5th race of the 2015 NASCAR Camping World Truck Series

The 2015 North Carolina Education Lottery 200 was the 5th stock car race of the 2015 NASCAR Camping World Truck Series, and the 13th iteration of the event. The race was held on Friday, May 15, 2015, in Concord, North Carolina at Charlotte Motor Speedway, a 1.5 mile (2.4 km) permanent tri-oval shaped racetrack. The race was increased from 134 to 139 laps, due to a NASCAR overtime finish. In one of the closest finishes in Truck Series history, Kasey Kahne, driving for JR Motorsports, would hold off Erik Jones by .005 seconds at the checkered flag to earn his fifth career NASCAR Camping World Truck Series win, and his first of the season. Jones had dominated the majority of the race, leading a race-high 88 laps. To fill out the podium, Jones, driving for Kyle Busch Motorsports, and Matt Crafton, driving for ThorSport Racing, would finish 2nd and 3rd, respectively.

== Background ==

The layout of Charlotte Motor Speedway, the circuit where the race was held.

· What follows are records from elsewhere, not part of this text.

`config.mk`:
```
export PLATFORM = sky130hd
export DESIGN_NAME = bytewrite_ram_master_flat
export DESIGN_NICKNAME = d
export VERILOG_FILES = /design/src/rtl/bytewrite_ram_master_if.sv /design/src/rtl/bytewrite_ram_master.sv /design/src/flat_wrapper.sv
export SDC_FILE = /design/constraint.sdc
export NUM_CORES = 1
export LEC_CHECK = 0
export ABC_CLOCK_PERIOD_IN_PS = 2790
export CAP_MARGIN = 20
export CELL_PAD_IN_SITES_DETAIL_PLACEMENT = 0
export CELL_PAD_IN_SITES_GLOBAL_PLACEMENT = 1
export CORE_MARGIN = 2
export CORE_UTILIZATION = 31
export CTS_CLUSTER_SIZE = 10
export DETAILED_ROUTE_END_ITERATION = 10
export DONT_BUFFER_PORTS = 1
export PLACE_DENSITY_LB_ADDON = 0.08
export SLEW_MARGIN = 20
export SYNTH_ARGS = -nofsm -noshare
export SYNTH_HDL_FRONTEND = slang
export SYNTH_SLANG_ARGS = --single-unit
```
`constraint.sdc`:
```
create_clock -name clk -period 2.79 [get_ports clk]
set_input_delay 0.1395 -clock clk [delete_from_list [all_inputs] [get_ports clk]]
set_output_delay 0.1395 -clock clk [all_outputs]
set_load 0.01 [all_outputs]
```
`src/rtl/bytewrite_ram_master_if.sv`:
```
// Request, response and RAM-side signal bundle for bytewrite_ram_master.
// The master modport is the controller's view; slave is the requester/RAM environment.
interface bytewrite_ram_master_if #(
   parameter int AW = 10,
   parameter int NB = 4
);
   logic              req_valid;
   logic              req_ready;
   logic [NB-1:0]     req_we;
   logic [AW-1:0]     req_addr;
   logic [NB*8-1:0]   req_wdata;
   logic              rsp_valid;
   logic              rsp_ready;
   logic [NB*8-1:0]   rsp_rdata;
   logic [NB-1:0]     ram_we;
   logic [AW-1:0]     ram_addr;
   logic [NB*8-1:0]   ram_din;
   logic [NB*8-1:0]   ram_dout;

   modport master (
      input  req_valid, req_we, req_addr, req_wdata, rsp_ready, ram_dout,
      output req_ready, rsp_valid, rsp_rdata, ram_we, ram_addr, ram_din
   );

   modport slave (
      output req_valid, req_we, req_addr, req_wdata, rsp_ready, ram_dout,
      input  req_ready, rsp_valid, rsp_rdata, ram_we, ram_addr, ram_din
   );
endinterface

```
`src/rtl/bytewrite_ram_master.sv`:
```
// Requester-side controller for a 2-cycle-latency byte-write RAM: issues one op per
// cycle and returns read data in order through a credit-guarded response FIFO.
module bytewrite_ram_master_chk #(
   parameter int RSP_DEPTH = 4,
   parameter int CW        = 3
) (
   input logic          clk,
   input logic          rst,
   input logic          push,
   input logic          pop,
   input logic [CW-1:0] count
);
   a_no_overflow: assert property (@(posedge clk) disable iff (rst)
      !(push && (count == CW'(RSP_DEPTH))));
   a_no_underflow: assert property (@(posedge clk) disable iff (rst)
      !(pop && (count == {CW{1'b0}})));
endmodule

module bytewrite_ram_master #(
   parameter int AW        = 10,
   parameter int NB        = 4,
   parameter int RSP_DEPTH = 4
) (
   input logic                   clk,
   input logic                   rst,
   bytewrite_ram_master_if.master bus
);
   localparam int DW = NB * 8;
   localparam int PW = (RSP_DEPTH > 1) ? $clog2(RSP_DEPTH) : 1;
   localparam int CW = PW + 1;

   logic          p1_q, p2_q;
   logic [CW-1:0] count_q, count_d;
   logic [PW-1:0] wr_ptr_q, rd_ptr_q;
   logic [DW-1:0] fifo_q [RSP_DEPTH];

   logic          req_ready_s, fire_s, is_read_s, push_s, pop_s, rsp_valid_s;
   logic [CW:0]   outstanding_s;
   logic [AW-1:0] addr_s;

   // Credits count reads in the RAM pipe plus queued data, so a push always has a slot.
   assign outstanding_s = {1'b0, count_q} + (CW+1)'(p1_q) + (CW+1)'(p2_q);
   assign req_ready_s   = (outstanding_s < (CW+1)'(RSP_DEPTH)) & ~rst;
   assign fire_s        = bus.req_valid & req_ready_s;
   assign is_read_s     = (bus.req_we == {NB{1'b0}});
   assign push_s        = p2_q;
   assign rsp_valid_s   = (count_q != {CW{1'b0}});
   assign pop_s         = rsp_valid_s & bus.rsp_ready;
   assign addr_s        = bus.req_addr;

   assign bus.req_ready = req_ready_s;
   assign bus.rsp_valid = rsp_valid_s;
   assign bus.rsp_rdata = fifo_q[rd_ptr_q];
   assign bus.ram_we    = fire_s ? bus.req_we : {NB{1'b0}};
   assign bus.ram_addr  = addr_s;
   assign bus.ram_din   = bus.req_wdata;

   always_comb begin
      count_d = count_q;
      case ({push_s, pop_s})
         2'b10:   count_d = count_q + CW'(1'b1);
         2'b01:   count_d = count_q - CW'(1'b1);
         default: count_d = count_q;
      endcase
   end

   always_ff @(posedge clk) begin
      if (rst) begin
         p1_q     <= 1'b0;
         p2_q     <= 1'b0;
         count_q  <= {CW{1'b0}};
         wr_ptr_q <= {PW{1'b0}};
         rd_ptr_q <= {PW{1'b0}};
      end else begin
         p1_q    <= fire_s & is_read_s;
         p2_q    <= p1_q;
         count_q <= count_d;
         if (push_s) begin
            fifo_q[wr_ptr_q] <= bus.ram_dout;
            wr_ptr_q         <= wr_ptr_q + PW'(1'b1);
         end else begin
            wr_ptr_q <= wr_ptr_q;
         end
         if (pop_s) begin
            rd_ptr_q <= rd_ptr_q + PW'(1'b1);
         end else begin
            rd_ptr_q <= rd_ptr_q;
         end
      end
   end

   bytewrite_ram_master_chk #(.RSP_DEPTH(RSP_DEPTH), .CW(CW)) u_chk (
      .clk   (clk),
      .rst   (rst),
      .push  (push_s),
      .pop   (pop_s),
      .count (count_q)
   );
endmodule

```
`src/flat_wrapper.sv`:
```
// flat-port wrapper written by rule: the top's interface ports become plain ports
module bytewrite_ram_master_flat 
#(
   parameter int AW        = 10,
   parameter int NB        = 4,
   parameter int RSP_DEPTH = 4
)
  (clk, rst, bus_req_valid, bus_req_we, bus_req_addr, bus_req_wdata, bus_rsp_ready, bus_ram_dout, bus_req_ready, bus_rsp_valid, bus_rsp_rdata, bus_ram_we, bus_ram_addr, bus_ram_din);
  bytewrite_ram_master_if #(.AW(AW), .NB(NB)) bus_i ();
  input logic clk;
  input logic rst;
  input wire logic [$bits(bus_i.req_valid)-1:0] bus_req_valid;
  input wire logic [$bits(bus_i.req_we)-1:0] bus_req_we;
  input wire logic [$bits(bus_i.req_addr)-1:0] bus_req_addr;
  input wire logic [$bits(bus_i.req_wdata)-1:0] bus_req_wdata;
  input wire logic [$bits(bus_i.rsp_ready)-1:0] bus_rsp_ready;
  input wire logic [$bits(bus_i.ram_dout)-1:0] bus_ram_dout;
  output wire logic [$bits(bus_i.req_ready)-1:0] bus_req_ready;
  output wire logic [$bits(bus_i.rsp_valid)-1:0] bus_rsp_valid;
  output wire logic [$bits(bus_i.rsp_rdata)-1:0] bus_rsp_rdata;
  output wire logic [$bits(bus_i.ram_we)-1:0] bus_ram_we;
  output wire logic [$bits(bus_i.ram_addr)-1:0] bus_ram_addr;
  output wire logic [$bits(bus_i.ram_din)-1:0] bus_ram_din;
  assign bus_i.req_valid = bus_req_valid;
  assign bus_i.req_we = bus_req_we;
  assign bus_i.req_addr = bus_req_addr;
  assign bus_i.req_wdata = bus_req_wdata;
  assign bus_i.rsp_ready = bus_rsp_ready;
  assign bus_i.ram_dout = bus_ram_dout;
  assign bus_req_ready = bus_i.req_ready;
  assign bus_rsp_valid = bus_i.rsp_valid;
  assign bus_rsp_rdata = bus_i.rsp_rdata;
  assign bus_ram_we = bus_i.ram_we;
  assign bus_ram_addr = bus_i.ram_addr;
  assign bus_ram_din = bus_i.ram_din;
  bytewrite_ram_master #(.AW(AW), .NB(NB), .RSP_DEPTH(RSP_DEPTH)) u_core (.clk(clk), .rst(rst), .bus(bus_i));
endmodule
```
## Word level (Yosys, flattened, before mapping)

Memory sizes are Yosys's and may differ from the RTL's. A register that Yosys moved wholly into a read port is not among the register bits.
Index checks and enable logic that the tools add are counted.

| word-level totals | value |
|---|---|
| bits of input ports | 82 |
| bits in latches | 0 |
| memory bits (read-only) | 0 |
| bits in writable memories | 128 |
| memories kept | 1 |
| register bits | 9 |
| logic and storage cells | 30 |

Memory list:

| memory | words | width | rd ports | clocked after Yosys merged registers in | wr ports | line | text |
|---|---|---|---|---|---|---|---|
| u_core.fifo_q | 4 | 32 | 1 | 1 | 1 | bytewrite_ram_master.sv:35 | `logic [DW-1:0] fifo_q [RSP_DEPTH];` |

| cells by class | value |
|---|---|
| bitwise gates (word level) | 5 |
| reduce and logical (&&, ||, !) cells | 3 |
| multiplexer cells | 7 |
| shift-type cells | 0 |
| magnitude comparators | 1 |
| $add $sub $neg | 6 |
| equal/unequal tests | 2 |
| divide/modulo/power cells | 0 |
| multiply operators | 0 |

Operator list:

| cell | count |
|---|---|
| case mux 3 bit (2 select lines) | 1 |
| adder 2 x 1 -> 2 bit, second input constant | 2 |
| adder 3 x 1 -> 4 bit | 1 |
| adder 4 x 1 -> 4 bit | 1 |
| bitwise AND 1 bit | 4 |
| logical NOT 4 bit | 1 |
| < comparator 4 x 3 -> 1 bit, second input constant | 1 |
| 2-to-1 mux 2 bit | 2 |
| 2-to-1 mux 4 bit | 1 |
| adder 3 x 1 -> 3 bit, second input constant | 1 |
| 2-to-1 mux 1 bit | 3 |
| nonzero test 3 bit | 1 |
| subtractor 3 x 1 -> 3 bit, second input constant | 1 |
| == test 2 x 1 -> 1 bit, second input constant | 1 |
| == test 2 bit, second input constant | 1 |
| nonzero test 2 bit | 1 |
| NOT 1 bit | 1 |

## Depth between registers and ports, before layout

| logic depth | value |
|---|---|
| depth in word-level cells | 6 |
| mapped depth | 7 |

## Least setup slack after synthesis

No wires, ideal clock.

| path | value |
|---|---|
| path kind | reg2reg |
| from | register u_core.p2_q |
| to | memory u_core.fifo_q[0][0] in the netlist's numbering, enable pin |
| library setup time | 392 ps |
| slack | 983 ps |
| arrival time | 1415 ps |
| required time | 2398 ps |
| buffers on the path | 0 |
| stages on the path, launching flop included | 4 |
| cell sequence | dfxtp_1 -> inv_1 -> nor2_1 -> and2_1 |

| on the way | value |
|---|---|
| cells in the longest elaborated chain, start to end | 3 |

RTL lines:

| item | line | text |
|---|---|---|
| start: declaration | bytewrite_ram_master.sv:32 | `logic p1_q, p2_q;` |
| start signal: assignment | bytewrite_ram_master.sv:76 | `p2_q <= p1_q;` |
| 2-to-1 mux 1 bit | bytewrite_ram_master.sv:78 | `if (push_s) begin` |
| 2-to-1 mux 1 bit | bytewrite_ram_master.sv:68 | `if (rst) begin` |
| 2-to-1 mux 1 bit (not written as such) | bytewrite_ram_master.sv:79 | `fifo_q[wr_ptr_q] <= bus.ram_dout;` |
| end: declaration | bytewrite_ram_master.sv:35 |  |

Every way passes these cells.

==> results_dict.tcl <==
set metrics [dict create \
    status "finished clean" \
    clock_latency_ns 0.40 \
    rsz0062_at_grt "false" \
    grt_overflow 0 \
    die_w_um 138 \
    routed_wl_mm 10.3 \
    crit_chain "buf_12 -> mux4_1" \
    peakVddDrop_v 0.000418 \
    numPortBuffers 0 \
    finalSetupViolCount 0 \
    period_minus_slack_ns 2.18 \
    drcViolationCount 0 \
    syn_nets 358 \
    multi_input_area_um2 1050 \
    dr.pass1.iters 4 \
    grt_first_pass_wirelength_mm 15.3 \
    core-area_um2 17400 \
    synthTopCellsByCount "128 x edfxtp_1, 42 x buf_4, 30 x mux4_2, 11 x dfxtp_1, 9 x nor2_1" \
    relSlewSlack_pct 58.9 \
    register_area_um2 4070 \
    ys.flop_type "edfxtp_1" \
    slew_viol_final 0 \
    synth_seq_cells 139 \
    startpoint_type "register" \
    ant_nets 0 \
    initial_core_util_pct 31.9 \
    die_area_um2 18900 \
    hold_ws_ns 0.0813 \
    gp_congestion 0.704 \
    cpPeakStageDelay_ns 0.72 \
    antenna_cells 0 \
    ys_types 27 \
    row_count 48 \
    grt_pass1_vias 2567 \
    clock-sinks 139 \
    synth.most_common_cell "edfxtp_1" \
    yosysSeqAreaShare_pct 73.4 \
    max_freq_mhz 458 \
    tns_ns 0 \
    synth_top_area_share_pct 69.4 \
    hold_path_class "in -> reg" \
    period_share_pct 78.2 \
    tightest_slew_ns 0.617 \
    drive_above_1_share_pct 24.1 \
    power.total_mw 4.35 \
    crit_fanout 15 \
    synth_top_cell_by_area "edfxtp_1" \
    first_iter_violations 76 \
    cts_buffers 17 \
    dp_hpwl_mm 6.18 \
    critical_path_class "reg -> out" \
    fin_skew_ns 0.00546 \
    worstPathArrival_ns 2.04 \
    routedWlPerCell_um 19.7 \
    root_buffer "clkbuf_16" \
    grt_usage_pct 11.6 \
    synth.avg_cell_area_um2 20.6 \
    netlist_area_um2 5540 \
    fillers 1597 \
    end_kind "output pin" \
    clockBufferDepth 2 \
    h-tree-depth 4 \
    synth_edf_count 128 \
    fin_nets 371 \
    grt_max_degree 22 \
    cts.reportedPaths.clkPinSlew_ns 0.05 \
    cts_tree "built" \
    syn_inst 269 \
    power.leakage_nw 2.02 \
    ioPinCount 162 \
    viasPerCell 4.61 \
    required_ns 2.65 \
    async_flop_share_pct 0 \
    num_vias 2392 \
    power_density_nw_per_um2 679 \
    yosysWarningCount 0 \
    die_h_um 138 \
    antenna_found_initial 0 \
    crit_path_top_delay_cell "dfxtp_2" \
    syn_to_final_growth_pct 15.7 \
    hold_viol 0 \
    ys_top_cells_by_area "edfxtp_1 69%, mux4_2 12%, buf_4 5.7%, dfxtp_1 4.0%, ha_1 1.4%" \
    maxCapViolations 0 \
]
[layout by cell type (no fill, tap or decap), types with 2 or more instances in the layout]
cell	count
mux4_1	2
or3_1	2
and2_2	4
inv_1	6
clkbuf_16	17
dlygate4sd3_1	35
xnor2_1	2
buf_12	4
buf_4	5
clkinv_2	5
ha_1	6
dfxtp_2	2
and3_1	5
a21oi_1	2
edfxtp_1	128
dfxtp_1	9
clkbuf_1	5
nor2_1	9
xor2_1	3
mux4_2	30
[worst paths after layout]
check | start | slack [ns] | end | cells after the start
setup / recovery | register | 0.61 | bus_rsp_rdata[31] | 2
hold / removal | bus_rsp_ready | 0.08 | u_core.rd_ptr_q[0] | 3
setup reg to reg | u_core.count_q[0] | 0.65 | u_core.p1_q | 5
hold reg to reg | u_core.p1_q | 0.47 | u_core.p2_q | 1
[per-stage QoR]
| stage | area (um2) | utilization [%] | std cells | worst slack, ns |
|---|---|---|---|---|
| after floorplan | 5540 | - | 269 | 0.983 |
| after global placement | 5540 | 31.9 | 453 | 0.910 |
| after detailed placement | 5540 | 31.9 | 453 | 0.893 |
| after CTS | 6410 | 36.9 | 519 | 0.520 |
| after global routing | 6410 | 36.9 | 519 | 0.448 |
| final | 6410 | 36.9 | 519 | 0.608 |
[final cells by class]
type | instances | share of cell area, %
clock inverters | 9 | 1.17
well taps | 225 | 4.39
clock buffers | 22 | 6.93
inverters | 6 | 0.351
multi-input cells | 74 | 16.4
repair buffers | 44 | 7.30
flip-flops and latches | 139 | 63.5
[worst max-delay path, delay by kind of cell, from the launching register on]
family / cells / cell delay [ns]
buf+inv: 1 / 0.26
flops: 1 / 0.72
mux: 1 / 0.65
[registers in the layout, summed over array words and instances (netlist names), named ones only]
register         count
u_core.wr_ptr_q      2
u_core.fifo_q      128
u_core.p1_q          1
u_core.rd_ptr_q      2
u_core.p2_q          1
u_core.count_q       3
[cells by family after synthesis]
kind of cell / after synthesis / share of synthesized area (%)
adders and majority gates: 7 / 1.72
and+or+nand+nor: 22 / 2.08
xor gates and xnor gates: 5 / 0.791
DFF: 139 / 73.4
buffers and inverters: 56 / 7.73
muxes: 33 / 13.3
AOI/OAI and AO/OA: 7 / 0.949
[where the power goes]
| part | switching (mW) | internal (mW) |
|---|---|---|
| Clock | 0.779 | 1.21 |
| Combinational | 0.0400 | 0.0455 |
| Sequential | 0.00325 | 2.28 |
[per-layer routing]
layer | GRT usage [%] | wire [um]
met1 | 14.0 | 4440
met2 | 17.8 | 4980
met3 | 4.89 | 644
met4 | 5.73 | 188
met5 | 0 | 0
[repair_timing]
action                    in CTS  in global routing
gates resized for setup        0                  0
hold buffers                  35                  0
setup buffers                  0                  0
hold endpoints to repair     139                  0
Note: power is estimated with default switching activity, not from simulation.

Charlotte Motor Speedway (previously known as Lowe's Motor Speedway from 1999 to 2009) is a motorsport complex located in Concord, North Carolina, 13 mi outside Charlotte. The complex features a 1.500 mi quad oval track that hosts NASCAR racing including the prestigious Coca-Cola 600 on Memorial Day weekend, and the Bank of America Roval 400. The speedway was built in 1959 by Bruton Smith and is considered the home track for NASCAR with many race teams located in the Charlotte area. The track is owned and operated by Speedway Motorsports with Greg Walter as track president.

=== Entry list ===

- (R) denotes rookie driver.
- (i) denotes driver who is ineligible for series driver points.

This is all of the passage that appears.